Okay, so there's not a lot of debate about how we, well, maybe there is.
It depends on how deep we get in academics.
But science, very simply, we can test things, we can study things, empirical analysis,
history, we're looking at some physical remains, documents, and we're assessing things,
maybe not with certainty, but probability. That's how we know things in science and history.
How do we know things when it comes to morality? Because we don't assess them on probability
scales like we do history for the past. We don't study them and say a test tube like we do
science. How do we know things in morality? The way we know things in morality, the way we know things in
morality is insight into the moral structure of things that doesn't come from empirical investigation
or something like that.
It's a good parallel would be how do we know the laws of logic?
How do we know math?
How do we understand our own states of consciousness?

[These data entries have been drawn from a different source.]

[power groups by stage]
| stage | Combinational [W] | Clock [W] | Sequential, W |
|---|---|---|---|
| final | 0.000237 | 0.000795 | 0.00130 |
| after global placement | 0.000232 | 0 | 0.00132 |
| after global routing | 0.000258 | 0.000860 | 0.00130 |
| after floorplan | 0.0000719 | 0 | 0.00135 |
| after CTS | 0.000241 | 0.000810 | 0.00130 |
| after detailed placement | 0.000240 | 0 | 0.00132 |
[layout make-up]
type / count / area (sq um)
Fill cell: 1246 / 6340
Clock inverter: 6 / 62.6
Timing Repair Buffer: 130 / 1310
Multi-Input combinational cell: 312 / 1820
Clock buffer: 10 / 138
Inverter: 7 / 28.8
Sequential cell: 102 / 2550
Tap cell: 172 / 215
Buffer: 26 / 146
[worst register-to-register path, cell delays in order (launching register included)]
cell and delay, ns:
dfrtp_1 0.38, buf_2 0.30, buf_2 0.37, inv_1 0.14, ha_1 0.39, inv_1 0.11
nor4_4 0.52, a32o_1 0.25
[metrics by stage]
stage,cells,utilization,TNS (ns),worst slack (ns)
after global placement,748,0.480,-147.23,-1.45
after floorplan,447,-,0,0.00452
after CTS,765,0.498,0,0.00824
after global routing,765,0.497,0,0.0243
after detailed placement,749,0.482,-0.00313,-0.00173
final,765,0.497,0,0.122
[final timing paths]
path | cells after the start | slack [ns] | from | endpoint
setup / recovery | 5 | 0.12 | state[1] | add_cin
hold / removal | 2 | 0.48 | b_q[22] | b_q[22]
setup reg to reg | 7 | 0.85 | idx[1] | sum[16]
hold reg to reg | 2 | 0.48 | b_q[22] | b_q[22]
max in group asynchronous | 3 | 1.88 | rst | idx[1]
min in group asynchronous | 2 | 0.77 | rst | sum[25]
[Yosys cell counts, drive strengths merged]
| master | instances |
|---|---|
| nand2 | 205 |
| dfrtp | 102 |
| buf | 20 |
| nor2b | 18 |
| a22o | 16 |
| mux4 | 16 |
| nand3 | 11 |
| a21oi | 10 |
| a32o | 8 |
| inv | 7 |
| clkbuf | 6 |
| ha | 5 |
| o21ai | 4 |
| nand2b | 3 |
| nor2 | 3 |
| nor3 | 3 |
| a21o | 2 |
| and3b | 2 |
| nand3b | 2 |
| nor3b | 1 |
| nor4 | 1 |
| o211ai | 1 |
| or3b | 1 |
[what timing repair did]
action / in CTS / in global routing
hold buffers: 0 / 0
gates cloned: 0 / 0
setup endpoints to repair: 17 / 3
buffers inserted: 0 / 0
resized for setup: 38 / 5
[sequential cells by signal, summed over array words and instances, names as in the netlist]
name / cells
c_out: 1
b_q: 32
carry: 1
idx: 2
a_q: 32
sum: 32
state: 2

None of those are physical things.
Truth is not a physical thing, but it's real.
Okay.
So one of the problems that a lot of people have is they think that the only thing that could be objective is what is somehow empirically verifiable, you know.
But, you know, we all hold things to be true that aren't physical.
As our friend Greg Kokel puts it, you can't weigh truth, you know, you can't put truth in a beaker or weigh it with a yardstick or something like that.
Yeah, that's a good way to put it.
But if we didn't have truth, we couldn't operate, right?
We understand it's a relationship between a proposition and reality.
Okay.
And relations are not physical things, but they're real.
And that's part of one of the things that we have to kind of get over sometimes when it comes to morality.
So when we're talking about moral properties and moral duties and so on, we're talking
about non-physical relations between things.
Okay.
So I've heard someone compare it to, like, say, a logical premise of, like, all men are
mortal.
Socrates is a man.
Therefore, Socrates is moral.
And somebody goes, prove that.
And all I do is I say, well, look at it.
You can see it.
Right, right.
It follows logically.
If you think it's false, you just can't see what it is.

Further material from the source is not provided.